A vantagem nesse encontro de contas, segundo o grupo de trabalho, é a diminuição, de um lado, dos créditos a serem honrados pelo Tesouro Nacional, que também passaria a arcar com um aporte de recursos menor para cobrir o déficit da Previdência Social. O encontro de contas poderia ser feito mediante o cruzamento dos registros do Tesouro com os do INSS para identificar situações de pessoas e empresas que são ao mesmo tempo credoras e devedoras da União.
O grupo de trabalho também sugeriu que seja feita uma análise profunda da dívida ativa. O objetivo é separar os créditos de difícil recuperação dos demais, levando em conta o tempo de inscrição em dívida ativa, a solvência do devedor e a situação da empresa. Muitos dos créditos que a Previdência tem a receber são simplesmente irrecuperáveis.
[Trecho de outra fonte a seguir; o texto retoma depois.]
$ cat config.mk
export PLATFORM = sky130hd
export DESIGN_NAME = unpacker_read_scheduler_flat
export DESIGN_NICKNAME = d
export VERILOG_FILES = /design/src/rtl/unpacker_read_scheduler_if.sv /design/src/rtl/unpacker_read_scheduler.sv /design/src/flat_wrapper.sv
export SDC_FILE = /design/constraint.sdc
export NUM_CORES = 1
export LEC_CHECK = 0
export CORE_AREA = 10 10 301 303
export DETAILED_ROUTE_END_ITERATION = 7
export DIE_AREA = 0 0 311 313
export GPL_TIMING_DRIVEN = 0
export PLACE_DENSITY_LB_ADDON = 0.1
export SYNTH_ARGS = -nofsm -noshare
export SYNTH_HDL_FRONTEND = slang
export SYNTH_SLANG_ARGS = --single-unit
$ cat constraint.sdc
create_clock -name clk -period 2.7 [get_ports clk]
set_input_delay 0.405 -clock clk [delete_from_list [all_inputs] [get_ports clk]]
set_output_delay 0.405 -clock clk [all_outputs]
set_load 0.02 [all_outputs]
No cadastro de dívida ativa encontram-se créditos registrados há mais de 30 anos, de empresas falidas e de outras que já desapareceram.
O grupo acredita que a Previdência pode contratar os serviços de escritórios especializados em cobrança, que ganhariam um porcentual do que conseguissem recuperar para os cofres públicos. Outra ação importante é evitar a acumulação do débito. Para isso o CNPS insiste na atuação dos fiscais, que devem monitorar os devedores, ao mesmo tempo em que deve ser reduzido o prazo de tramitação dos processos em cobrança administrativa.